++++ Data supplied

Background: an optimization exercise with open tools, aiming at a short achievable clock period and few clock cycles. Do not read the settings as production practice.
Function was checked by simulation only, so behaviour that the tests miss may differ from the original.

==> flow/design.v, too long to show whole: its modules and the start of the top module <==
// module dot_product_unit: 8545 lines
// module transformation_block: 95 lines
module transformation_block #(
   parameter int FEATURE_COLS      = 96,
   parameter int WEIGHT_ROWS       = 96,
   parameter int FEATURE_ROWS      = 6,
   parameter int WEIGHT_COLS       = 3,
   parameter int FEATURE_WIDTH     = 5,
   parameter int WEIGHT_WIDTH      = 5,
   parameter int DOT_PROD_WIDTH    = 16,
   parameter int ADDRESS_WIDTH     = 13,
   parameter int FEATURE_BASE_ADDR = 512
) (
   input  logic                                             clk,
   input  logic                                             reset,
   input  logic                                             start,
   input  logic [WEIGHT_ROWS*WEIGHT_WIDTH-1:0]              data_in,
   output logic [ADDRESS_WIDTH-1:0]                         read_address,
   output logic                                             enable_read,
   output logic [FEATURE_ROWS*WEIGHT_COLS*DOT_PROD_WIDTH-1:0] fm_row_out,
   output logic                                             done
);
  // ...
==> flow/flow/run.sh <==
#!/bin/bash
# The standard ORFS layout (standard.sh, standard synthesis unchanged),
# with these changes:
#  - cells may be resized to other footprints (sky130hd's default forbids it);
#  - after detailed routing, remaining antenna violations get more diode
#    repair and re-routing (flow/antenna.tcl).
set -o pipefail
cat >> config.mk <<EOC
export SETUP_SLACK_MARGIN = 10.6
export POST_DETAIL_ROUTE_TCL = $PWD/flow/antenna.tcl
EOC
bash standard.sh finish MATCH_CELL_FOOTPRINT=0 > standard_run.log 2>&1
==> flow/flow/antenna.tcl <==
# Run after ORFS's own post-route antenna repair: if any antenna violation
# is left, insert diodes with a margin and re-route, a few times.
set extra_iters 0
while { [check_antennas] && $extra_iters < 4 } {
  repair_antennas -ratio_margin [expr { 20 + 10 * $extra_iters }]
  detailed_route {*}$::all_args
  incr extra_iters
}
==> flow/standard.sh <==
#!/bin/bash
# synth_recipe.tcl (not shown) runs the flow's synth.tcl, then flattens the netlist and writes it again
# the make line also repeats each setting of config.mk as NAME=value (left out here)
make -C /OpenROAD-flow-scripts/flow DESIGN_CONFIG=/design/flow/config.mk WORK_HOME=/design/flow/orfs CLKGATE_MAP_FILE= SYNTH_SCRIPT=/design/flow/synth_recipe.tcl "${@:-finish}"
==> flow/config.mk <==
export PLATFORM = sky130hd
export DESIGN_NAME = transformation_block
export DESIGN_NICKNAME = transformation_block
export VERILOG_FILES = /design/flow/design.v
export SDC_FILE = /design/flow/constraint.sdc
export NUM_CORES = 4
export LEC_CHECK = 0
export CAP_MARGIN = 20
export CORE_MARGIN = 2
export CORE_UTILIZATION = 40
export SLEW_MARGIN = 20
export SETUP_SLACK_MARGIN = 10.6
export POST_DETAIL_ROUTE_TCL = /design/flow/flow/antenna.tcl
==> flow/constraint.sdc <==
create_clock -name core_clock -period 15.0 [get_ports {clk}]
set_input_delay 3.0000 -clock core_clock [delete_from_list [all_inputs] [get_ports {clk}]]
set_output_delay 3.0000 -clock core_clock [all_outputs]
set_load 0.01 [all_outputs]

++++++++
++++ Data supplied

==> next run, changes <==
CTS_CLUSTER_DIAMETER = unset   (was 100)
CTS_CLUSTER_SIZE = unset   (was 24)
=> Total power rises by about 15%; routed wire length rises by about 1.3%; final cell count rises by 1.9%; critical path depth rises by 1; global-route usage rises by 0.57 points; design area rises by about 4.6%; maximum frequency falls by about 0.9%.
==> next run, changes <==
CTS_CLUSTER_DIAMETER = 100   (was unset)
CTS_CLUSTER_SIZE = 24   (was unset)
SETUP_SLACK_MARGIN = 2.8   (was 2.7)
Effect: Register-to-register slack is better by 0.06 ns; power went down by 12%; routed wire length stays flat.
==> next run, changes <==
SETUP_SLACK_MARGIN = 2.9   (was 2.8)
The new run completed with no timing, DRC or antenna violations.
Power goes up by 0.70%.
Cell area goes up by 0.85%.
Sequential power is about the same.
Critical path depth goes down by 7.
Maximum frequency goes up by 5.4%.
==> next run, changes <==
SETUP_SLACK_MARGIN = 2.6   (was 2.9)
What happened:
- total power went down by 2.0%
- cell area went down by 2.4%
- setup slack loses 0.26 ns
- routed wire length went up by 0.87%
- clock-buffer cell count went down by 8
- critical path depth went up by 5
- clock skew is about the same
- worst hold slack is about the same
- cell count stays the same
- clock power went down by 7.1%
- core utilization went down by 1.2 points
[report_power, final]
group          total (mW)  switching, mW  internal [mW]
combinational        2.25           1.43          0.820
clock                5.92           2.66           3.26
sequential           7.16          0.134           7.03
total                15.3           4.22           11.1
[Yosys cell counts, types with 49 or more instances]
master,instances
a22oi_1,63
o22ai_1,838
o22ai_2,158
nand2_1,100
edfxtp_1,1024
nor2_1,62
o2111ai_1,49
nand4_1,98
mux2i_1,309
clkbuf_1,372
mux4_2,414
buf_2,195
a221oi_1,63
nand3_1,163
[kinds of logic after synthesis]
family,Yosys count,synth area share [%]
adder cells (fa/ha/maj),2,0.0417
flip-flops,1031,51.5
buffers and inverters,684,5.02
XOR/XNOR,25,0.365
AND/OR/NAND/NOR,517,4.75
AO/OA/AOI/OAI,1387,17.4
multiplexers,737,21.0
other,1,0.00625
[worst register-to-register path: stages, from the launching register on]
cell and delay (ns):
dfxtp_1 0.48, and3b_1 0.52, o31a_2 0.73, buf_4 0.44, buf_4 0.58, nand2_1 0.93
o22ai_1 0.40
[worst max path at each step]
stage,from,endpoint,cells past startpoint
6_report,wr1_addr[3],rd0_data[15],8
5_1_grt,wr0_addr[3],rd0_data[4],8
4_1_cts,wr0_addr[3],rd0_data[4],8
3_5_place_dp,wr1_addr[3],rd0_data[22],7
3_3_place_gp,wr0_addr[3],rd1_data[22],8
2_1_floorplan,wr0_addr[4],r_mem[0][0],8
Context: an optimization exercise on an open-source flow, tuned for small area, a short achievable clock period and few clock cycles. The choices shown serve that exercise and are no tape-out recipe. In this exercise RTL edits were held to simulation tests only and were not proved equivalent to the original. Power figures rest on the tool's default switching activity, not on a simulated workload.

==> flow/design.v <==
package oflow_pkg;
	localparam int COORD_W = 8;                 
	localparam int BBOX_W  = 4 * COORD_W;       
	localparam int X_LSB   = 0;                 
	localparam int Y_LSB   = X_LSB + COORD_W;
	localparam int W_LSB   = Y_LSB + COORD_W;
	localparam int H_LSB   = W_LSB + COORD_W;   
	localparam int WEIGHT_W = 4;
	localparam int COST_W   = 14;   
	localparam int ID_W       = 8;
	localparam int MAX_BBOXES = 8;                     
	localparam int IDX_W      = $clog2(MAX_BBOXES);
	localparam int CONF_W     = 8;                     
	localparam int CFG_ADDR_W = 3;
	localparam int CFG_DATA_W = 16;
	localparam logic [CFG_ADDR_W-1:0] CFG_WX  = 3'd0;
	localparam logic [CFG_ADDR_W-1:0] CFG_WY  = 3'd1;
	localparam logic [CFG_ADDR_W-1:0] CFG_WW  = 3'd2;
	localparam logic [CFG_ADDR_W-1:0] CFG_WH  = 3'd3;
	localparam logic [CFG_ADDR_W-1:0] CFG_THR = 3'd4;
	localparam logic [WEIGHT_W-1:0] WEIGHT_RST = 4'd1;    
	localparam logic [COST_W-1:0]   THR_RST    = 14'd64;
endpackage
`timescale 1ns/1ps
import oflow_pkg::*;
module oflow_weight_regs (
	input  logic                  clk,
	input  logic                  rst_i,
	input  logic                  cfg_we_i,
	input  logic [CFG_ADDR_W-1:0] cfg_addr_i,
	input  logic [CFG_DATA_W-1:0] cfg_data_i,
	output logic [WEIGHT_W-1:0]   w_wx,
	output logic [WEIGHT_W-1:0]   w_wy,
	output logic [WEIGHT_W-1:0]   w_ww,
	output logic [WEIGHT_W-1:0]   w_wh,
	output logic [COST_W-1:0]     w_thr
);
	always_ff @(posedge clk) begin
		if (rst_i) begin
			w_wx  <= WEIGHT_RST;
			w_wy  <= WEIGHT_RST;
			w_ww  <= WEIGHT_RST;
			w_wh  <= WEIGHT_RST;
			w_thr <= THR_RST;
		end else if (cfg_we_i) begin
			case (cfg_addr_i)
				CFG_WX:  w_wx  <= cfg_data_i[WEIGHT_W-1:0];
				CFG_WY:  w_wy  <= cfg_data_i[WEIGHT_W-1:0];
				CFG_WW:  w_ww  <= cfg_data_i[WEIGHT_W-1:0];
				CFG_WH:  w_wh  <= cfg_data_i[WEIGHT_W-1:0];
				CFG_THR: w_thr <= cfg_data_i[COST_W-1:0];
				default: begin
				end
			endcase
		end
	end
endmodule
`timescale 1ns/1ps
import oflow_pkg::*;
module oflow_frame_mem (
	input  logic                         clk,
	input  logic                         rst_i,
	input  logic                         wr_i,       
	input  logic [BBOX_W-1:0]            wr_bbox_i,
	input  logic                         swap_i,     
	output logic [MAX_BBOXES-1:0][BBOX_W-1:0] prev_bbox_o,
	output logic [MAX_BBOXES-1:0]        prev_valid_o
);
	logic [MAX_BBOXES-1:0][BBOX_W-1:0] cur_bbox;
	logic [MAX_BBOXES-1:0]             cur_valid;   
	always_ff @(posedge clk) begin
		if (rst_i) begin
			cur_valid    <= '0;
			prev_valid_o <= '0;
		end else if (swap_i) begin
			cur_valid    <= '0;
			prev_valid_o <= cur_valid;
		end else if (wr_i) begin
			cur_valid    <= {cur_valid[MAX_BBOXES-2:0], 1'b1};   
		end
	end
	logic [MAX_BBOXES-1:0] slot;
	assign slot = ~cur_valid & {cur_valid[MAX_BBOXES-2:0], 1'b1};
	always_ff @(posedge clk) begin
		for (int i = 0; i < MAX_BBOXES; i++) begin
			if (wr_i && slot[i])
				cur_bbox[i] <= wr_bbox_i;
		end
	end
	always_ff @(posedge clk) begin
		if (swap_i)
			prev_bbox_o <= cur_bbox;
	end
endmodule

++++++++

What the task requires -> Output, from the data above, the lines from the line with "[Yosys cell counts, types" to the line with "[worst max path at each step]" exactly as they stand, both ends included and nothing else.

Answer to this task ->
[Yosys cell counts, types with 49 or more instances]
master,instances
a22oi_1,63
o22ai_1,838
o22ai_2,158
nand2_1,100
edfxtp_1,1024
nor2_1,62
o2111ai_1,49
nand4_1,98
mux2i_1,309
clkbuf_1,372
mux4_2,414
buf_2,195
a221oi_1,63
nand3_1,163
[kinds of logic after synthesis]
family,Yosys count,synth area share [%]
adder cells (fa/ha/maj),2,0.0417
flip-flops,1031,51.5
buffers and inverters,684,5.02
XOR/XNOR,25,0.365
AND/OR/NAND/NOR,517,4.75
AO/OA/AOI/OAI,1387,17.4
multiplexers,737,21.0
other,1,0.00625
[worst register-to-register path: stages, from the launching register on]
cell and delay (ns):
dfxtp_1 0.48, and3b_1 0.52, o31a_2 0.73, buf_4 0.44, buf_4 0.58, nand2_1 0.93
o22ai_1 0.40
[worst max path at each step]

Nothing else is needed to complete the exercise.